■ Required work ■
With the line that contains "clock inverters,49,619,1.39" as the final line, return every line from the start of the data below exactly.

*** Opening Source material ***

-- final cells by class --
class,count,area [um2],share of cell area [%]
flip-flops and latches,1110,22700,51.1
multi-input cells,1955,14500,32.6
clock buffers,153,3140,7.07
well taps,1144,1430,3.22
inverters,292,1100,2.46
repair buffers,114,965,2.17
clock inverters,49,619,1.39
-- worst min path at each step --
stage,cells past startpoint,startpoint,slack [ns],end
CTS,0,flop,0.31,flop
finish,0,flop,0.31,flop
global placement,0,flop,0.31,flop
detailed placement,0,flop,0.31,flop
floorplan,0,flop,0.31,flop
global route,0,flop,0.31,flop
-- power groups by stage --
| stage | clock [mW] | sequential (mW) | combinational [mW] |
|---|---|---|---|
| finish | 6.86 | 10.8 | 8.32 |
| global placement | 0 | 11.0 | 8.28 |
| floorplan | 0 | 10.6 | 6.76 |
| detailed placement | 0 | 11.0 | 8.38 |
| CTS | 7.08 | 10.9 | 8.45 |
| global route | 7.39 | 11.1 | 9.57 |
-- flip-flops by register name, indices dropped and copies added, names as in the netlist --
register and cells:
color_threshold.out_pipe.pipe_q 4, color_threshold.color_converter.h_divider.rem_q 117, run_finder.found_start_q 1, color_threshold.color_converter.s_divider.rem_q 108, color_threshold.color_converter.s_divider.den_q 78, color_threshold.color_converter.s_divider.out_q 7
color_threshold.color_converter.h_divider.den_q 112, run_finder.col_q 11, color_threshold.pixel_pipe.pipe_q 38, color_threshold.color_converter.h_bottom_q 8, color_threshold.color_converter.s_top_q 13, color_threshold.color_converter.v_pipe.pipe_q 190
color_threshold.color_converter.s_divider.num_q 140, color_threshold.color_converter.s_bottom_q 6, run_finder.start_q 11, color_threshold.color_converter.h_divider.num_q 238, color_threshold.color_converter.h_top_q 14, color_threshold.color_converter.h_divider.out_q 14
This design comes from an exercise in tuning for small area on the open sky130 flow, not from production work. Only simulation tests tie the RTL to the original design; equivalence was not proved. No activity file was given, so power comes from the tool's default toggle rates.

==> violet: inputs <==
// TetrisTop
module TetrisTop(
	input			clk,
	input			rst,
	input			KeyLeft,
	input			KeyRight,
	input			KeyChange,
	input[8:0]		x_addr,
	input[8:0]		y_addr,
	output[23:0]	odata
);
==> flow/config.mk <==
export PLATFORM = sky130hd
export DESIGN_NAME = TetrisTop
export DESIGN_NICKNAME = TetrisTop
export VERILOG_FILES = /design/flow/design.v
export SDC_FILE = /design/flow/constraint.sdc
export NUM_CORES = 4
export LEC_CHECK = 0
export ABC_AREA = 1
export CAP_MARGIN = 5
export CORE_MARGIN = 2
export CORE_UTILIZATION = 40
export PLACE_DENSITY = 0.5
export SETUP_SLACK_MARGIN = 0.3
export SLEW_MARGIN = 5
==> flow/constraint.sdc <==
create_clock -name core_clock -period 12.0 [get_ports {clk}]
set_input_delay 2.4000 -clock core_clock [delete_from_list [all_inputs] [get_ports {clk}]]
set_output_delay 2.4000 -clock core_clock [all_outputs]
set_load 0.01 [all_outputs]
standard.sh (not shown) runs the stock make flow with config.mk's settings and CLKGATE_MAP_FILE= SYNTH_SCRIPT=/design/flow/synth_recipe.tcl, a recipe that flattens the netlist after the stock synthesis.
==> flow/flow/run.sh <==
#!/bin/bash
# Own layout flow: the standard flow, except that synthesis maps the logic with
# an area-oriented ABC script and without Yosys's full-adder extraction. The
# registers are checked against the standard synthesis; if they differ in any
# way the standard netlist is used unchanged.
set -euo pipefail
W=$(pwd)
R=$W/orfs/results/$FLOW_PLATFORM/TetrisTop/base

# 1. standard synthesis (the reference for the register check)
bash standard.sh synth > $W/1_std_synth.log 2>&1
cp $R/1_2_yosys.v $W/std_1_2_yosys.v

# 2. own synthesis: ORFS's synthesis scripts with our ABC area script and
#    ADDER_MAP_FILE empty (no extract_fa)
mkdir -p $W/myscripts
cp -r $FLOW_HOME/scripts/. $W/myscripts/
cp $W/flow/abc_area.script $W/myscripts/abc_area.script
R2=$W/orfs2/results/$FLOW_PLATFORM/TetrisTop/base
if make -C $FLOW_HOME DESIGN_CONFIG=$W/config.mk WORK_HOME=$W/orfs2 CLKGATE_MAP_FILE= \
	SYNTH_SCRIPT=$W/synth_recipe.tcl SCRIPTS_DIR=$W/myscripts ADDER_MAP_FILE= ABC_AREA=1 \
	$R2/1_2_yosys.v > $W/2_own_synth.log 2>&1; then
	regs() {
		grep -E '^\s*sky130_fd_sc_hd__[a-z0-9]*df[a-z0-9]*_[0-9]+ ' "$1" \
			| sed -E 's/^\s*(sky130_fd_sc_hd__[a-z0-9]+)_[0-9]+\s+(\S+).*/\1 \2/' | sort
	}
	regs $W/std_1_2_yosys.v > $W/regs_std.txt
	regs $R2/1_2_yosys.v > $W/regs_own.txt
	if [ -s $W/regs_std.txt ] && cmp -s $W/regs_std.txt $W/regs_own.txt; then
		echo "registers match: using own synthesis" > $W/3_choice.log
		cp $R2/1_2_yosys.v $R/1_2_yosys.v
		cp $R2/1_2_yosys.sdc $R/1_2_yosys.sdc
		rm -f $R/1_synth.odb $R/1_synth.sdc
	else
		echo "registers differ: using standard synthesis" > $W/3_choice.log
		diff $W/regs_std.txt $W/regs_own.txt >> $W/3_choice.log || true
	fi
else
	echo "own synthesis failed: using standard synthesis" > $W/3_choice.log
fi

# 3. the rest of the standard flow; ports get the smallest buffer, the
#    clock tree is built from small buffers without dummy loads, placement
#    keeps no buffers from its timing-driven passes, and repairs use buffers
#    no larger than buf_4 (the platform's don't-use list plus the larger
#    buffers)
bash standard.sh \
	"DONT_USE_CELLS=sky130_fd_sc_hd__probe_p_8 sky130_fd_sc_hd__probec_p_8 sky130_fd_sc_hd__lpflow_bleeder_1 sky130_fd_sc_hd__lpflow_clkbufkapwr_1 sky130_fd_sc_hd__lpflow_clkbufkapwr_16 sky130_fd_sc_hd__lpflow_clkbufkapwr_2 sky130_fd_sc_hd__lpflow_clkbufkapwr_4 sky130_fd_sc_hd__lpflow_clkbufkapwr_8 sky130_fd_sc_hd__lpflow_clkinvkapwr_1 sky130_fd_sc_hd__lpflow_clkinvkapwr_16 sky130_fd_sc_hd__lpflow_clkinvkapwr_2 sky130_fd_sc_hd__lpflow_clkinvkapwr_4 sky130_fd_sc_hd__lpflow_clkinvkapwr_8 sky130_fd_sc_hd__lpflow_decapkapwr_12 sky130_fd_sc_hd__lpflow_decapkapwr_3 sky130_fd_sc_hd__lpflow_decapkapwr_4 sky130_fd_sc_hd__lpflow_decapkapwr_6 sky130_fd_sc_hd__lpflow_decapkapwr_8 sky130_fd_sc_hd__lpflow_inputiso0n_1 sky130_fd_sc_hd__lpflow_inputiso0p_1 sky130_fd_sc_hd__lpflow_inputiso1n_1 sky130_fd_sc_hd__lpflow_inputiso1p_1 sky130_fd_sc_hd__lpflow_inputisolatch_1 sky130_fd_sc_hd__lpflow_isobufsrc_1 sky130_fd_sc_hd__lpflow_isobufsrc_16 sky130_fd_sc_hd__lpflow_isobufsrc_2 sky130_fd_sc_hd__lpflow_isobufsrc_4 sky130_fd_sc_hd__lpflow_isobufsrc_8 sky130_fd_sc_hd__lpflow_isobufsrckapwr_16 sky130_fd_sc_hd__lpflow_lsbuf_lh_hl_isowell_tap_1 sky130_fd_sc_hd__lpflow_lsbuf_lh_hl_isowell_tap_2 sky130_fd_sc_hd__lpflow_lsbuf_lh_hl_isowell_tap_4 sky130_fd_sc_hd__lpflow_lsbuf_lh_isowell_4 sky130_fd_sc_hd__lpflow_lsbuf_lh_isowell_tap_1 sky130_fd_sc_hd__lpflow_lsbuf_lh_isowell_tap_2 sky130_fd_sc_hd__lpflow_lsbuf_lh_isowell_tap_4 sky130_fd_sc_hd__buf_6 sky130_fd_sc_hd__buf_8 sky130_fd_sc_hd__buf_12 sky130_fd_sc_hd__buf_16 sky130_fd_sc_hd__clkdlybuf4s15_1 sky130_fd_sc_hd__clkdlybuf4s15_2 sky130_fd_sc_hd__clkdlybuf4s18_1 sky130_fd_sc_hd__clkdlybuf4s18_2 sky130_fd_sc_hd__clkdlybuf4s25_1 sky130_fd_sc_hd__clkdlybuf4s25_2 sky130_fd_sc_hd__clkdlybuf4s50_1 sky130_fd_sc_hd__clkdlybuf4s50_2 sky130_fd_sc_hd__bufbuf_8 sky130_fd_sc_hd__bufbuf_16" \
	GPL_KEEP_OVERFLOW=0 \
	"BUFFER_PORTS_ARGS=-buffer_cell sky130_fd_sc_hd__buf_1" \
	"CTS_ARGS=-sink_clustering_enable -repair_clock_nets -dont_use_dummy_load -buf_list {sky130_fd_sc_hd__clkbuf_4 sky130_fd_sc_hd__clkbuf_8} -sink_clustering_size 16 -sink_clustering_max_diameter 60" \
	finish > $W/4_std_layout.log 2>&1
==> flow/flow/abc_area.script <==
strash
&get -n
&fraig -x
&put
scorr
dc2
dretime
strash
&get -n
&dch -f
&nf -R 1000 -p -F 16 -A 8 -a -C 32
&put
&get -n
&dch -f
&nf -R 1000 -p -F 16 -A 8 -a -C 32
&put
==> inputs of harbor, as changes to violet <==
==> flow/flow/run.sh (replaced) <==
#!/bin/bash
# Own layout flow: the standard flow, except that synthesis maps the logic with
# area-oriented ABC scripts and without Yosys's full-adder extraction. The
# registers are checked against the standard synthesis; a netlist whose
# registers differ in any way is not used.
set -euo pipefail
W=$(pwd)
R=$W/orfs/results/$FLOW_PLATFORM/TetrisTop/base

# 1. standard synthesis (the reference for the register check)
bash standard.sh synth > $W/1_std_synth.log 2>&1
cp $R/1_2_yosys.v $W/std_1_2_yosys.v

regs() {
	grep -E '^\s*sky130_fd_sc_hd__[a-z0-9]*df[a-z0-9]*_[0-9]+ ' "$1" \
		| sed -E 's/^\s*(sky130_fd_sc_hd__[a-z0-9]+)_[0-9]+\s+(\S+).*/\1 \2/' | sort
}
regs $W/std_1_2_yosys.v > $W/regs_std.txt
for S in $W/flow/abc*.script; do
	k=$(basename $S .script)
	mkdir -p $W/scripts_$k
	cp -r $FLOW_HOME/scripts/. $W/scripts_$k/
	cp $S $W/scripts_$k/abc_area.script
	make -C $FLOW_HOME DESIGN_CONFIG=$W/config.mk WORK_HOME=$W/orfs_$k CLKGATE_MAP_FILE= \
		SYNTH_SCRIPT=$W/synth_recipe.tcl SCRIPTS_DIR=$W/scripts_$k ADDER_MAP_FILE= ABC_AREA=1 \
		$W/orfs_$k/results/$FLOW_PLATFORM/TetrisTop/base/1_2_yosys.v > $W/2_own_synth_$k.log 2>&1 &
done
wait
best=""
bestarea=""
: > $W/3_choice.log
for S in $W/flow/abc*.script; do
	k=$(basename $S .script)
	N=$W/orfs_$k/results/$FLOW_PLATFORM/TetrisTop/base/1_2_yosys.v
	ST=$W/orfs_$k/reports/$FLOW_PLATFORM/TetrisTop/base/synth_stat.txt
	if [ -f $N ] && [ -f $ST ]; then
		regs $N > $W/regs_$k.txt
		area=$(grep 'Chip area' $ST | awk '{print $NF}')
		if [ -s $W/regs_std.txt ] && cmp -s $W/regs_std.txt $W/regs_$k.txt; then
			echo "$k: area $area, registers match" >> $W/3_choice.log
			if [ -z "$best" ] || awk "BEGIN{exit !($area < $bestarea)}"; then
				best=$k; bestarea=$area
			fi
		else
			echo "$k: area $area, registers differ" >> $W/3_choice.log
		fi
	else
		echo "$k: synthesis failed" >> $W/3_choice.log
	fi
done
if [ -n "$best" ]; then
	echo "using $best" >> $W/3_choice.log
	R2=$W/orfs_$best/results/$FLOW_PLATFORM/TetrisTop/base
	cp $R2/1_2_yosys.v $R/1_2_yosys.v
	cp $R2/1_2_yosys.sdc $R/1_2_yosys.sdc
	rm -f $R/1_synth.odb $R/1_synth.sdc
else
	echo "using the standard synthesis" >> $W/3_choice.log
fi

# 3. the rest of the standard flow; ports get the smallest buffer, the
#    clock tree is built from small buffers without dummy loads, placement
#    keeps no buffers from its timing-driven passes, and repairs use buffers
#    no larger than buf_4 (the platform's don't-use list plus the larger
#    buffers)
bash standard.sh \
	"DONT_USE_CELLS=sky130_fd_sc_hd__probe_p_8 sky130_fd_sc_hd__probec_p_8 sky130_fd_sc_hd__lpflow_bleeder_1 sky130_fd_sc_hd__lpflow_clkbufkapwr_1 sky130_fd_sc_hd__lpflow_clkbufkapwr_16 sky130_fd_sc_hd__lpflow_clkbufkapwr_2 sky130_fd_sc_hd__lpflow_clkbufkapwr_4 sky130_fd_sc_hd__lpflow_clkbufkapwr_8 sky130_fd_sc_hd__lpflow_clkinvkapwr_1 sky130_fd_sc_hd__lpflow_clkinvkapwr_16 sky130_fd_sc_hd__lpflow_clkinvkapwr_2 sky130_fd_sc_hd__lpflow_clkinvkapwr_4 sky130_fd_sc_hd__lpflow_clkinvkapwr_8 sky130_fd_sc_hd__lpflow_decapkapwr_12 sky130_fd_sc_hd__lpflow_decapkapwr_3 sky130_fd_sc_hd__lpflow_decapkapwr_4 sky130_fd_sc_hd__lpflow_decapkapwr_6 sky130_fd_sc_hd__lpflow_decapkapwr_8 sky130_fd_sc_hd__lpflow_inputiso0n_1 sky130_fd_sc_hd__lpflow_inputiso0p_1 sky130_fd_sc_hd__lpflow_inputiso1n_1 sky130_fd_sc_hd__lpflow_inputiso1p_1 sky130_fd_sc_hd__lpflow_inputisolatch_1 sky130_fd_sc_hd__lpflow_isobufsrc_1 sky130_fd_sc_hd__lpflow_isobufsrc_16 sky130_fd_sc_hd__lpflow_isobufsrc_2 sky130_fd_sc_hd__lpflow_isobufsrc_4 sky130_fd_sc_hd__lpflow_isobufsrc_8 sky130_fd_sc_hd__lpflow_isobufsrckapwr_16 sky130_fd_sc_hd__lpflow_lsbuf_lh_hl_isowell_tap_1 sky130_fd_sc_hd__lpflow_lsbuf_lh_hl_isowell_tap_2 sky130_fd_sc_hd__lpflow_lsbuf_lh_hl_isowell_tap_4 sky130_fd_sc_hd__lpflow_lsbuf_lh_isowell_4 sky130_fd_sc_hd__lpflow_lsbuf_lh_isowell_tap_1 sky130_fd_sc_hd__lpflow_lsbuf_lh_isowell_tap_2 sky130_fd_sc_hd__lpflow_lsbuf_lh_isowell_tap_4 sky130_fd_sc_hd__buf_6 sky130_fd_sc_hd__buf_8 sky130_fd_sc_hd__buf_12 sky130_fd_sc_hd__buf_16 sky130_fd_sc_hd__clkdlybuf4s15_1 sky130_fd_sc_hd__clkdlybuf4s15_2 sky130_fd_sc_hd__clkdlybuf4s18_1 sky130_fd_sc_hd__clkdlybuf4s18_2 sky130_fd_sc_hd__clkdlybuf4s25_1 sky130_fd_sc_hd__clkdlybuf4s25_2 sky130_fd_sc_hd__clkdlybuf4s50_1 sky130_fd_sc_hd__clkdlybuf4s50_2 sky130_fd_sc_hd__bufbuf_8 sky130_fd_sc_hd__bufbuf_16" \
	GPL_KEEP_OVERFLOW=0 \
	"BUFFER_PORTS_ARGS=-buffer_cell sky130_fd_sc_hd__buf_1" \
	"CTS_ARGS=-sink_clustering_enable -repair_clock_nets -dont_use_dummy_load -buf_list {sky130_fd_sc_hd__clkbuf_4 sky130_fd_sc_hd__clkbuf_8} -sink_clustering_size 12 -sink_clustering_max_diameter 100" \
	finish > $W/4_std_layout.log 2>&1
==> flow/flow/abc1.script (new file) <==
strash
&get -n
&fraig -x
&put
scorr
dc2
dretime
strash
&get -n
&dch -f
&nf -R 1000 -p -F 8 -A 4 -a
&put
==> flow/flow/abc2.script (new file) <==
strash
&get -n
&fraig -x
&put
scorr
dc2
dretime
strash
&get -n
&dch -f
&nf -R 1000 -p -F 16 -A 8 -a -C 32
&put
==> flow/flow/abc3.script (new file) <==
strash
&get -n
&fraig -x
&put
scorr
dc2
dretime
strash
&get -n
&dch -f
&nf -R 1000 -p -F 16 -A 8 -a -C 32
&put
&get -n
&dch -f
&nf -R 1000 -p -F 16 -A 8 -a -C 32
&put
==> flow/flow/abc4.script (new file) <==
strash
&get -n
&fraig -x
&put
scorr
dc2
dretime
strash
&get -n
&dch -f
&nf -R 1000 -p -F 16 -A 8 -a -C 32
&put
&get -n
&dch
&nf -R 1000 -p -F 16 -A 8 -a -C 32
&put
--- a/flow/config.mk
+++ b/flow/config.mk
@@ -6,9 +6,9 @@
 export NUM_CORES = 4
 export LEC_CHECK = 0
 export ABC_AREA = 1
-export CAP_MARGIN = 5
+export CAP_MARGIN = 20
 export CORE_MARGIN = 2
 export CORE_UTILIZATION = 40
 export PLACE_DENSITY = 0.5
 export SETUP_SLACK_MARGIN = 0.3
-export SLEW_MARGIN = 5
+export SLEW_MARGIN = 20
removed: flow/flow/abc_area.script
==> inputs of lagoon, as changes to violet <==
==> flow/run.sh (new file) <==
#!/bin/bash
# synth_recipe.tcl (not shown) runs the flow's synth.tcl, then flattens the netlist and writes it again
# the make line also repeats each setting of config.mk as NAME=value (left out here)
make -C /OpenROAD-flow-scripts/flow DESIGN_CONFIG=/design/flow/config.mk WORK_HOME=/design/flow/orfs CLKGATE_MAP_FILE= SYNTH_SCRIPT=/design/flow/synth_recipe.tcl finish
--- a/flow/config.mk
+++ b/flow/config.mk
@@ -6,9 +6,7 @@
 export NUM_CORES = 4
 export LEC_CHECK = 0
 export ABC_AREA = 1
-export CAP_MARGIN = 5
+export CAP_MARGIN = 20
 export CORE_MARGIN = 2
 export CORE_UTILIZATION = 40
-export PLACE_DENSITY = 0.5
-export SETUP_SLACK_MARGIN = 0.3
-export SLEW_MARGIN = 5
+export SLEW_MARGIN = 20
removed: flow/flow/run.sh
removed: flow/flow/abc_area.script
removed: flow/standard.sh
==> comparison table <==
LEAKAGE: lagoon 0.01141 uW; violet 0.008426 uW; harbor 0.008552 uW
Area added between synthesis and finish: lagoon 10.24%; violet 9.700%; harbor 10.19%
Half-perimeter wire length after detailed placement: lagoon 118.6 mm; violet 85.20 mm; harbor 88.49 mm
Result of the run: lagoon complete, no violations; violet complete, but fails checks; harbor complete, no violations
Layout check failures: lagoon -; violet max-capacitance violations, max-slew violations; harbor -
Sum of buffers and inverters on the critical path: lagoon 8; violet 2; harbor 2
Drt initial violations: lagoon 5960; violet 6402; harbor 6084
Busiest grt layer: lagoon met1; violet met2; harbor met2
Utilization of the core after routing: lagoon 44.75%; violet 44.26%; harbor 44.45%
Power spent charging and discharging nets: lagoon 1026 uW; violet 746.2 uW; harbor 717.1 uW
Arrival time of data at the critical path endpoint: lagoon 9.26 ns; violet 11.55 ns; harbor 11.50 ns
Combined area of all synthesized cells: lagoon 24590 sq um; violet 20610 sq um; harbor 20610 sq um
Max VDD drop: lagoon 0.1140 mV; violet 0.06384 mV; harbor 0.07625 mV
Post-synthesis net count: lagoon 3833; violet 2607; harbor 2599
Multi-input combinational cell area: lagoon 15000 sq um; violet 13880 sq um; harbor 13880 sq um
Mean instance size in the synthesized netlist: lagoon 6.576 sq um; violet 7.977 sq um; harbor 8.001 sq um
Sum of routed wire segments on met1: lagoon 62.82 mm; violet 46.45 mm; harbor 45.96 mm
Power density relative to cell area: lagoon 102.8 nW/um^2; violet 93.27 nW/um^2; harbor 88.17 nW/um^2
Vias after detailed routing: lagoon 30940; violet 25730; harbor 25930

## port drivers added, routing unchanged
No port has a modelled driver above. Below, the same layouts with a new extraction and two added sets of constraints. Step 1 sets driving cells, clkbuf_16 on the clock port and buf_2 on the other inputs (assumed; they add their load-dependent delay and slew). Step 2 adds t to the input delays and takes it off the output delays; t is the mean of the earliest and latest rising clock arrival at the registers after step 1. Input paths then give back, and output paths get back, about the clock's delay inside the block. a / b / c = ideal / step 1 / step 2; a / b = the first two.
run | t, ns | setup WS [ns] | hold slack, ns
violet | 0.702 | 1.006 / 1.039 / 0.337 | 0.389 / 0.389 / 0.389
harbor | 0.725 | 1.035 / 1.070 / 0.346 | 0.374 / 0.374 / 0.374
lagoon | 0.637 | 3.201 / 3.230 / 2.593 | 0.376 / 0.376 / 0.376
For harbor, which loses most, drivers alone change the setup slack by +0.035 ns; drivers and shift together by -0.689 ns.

*** Closing Source material ***

■ Task solution ■
-- final cells by class --
class,count,area [um2],share of cell area [%]
flip-flops and latches,1110,22700,51.1
multi-input cells,1955,14500,32.6
clock buffers,153,3140,7.07
well taps,1144,1430,3.22
inverters,292,1100,2.46
repair buffers,114,965,2.17
clock inverters,49,619,1.39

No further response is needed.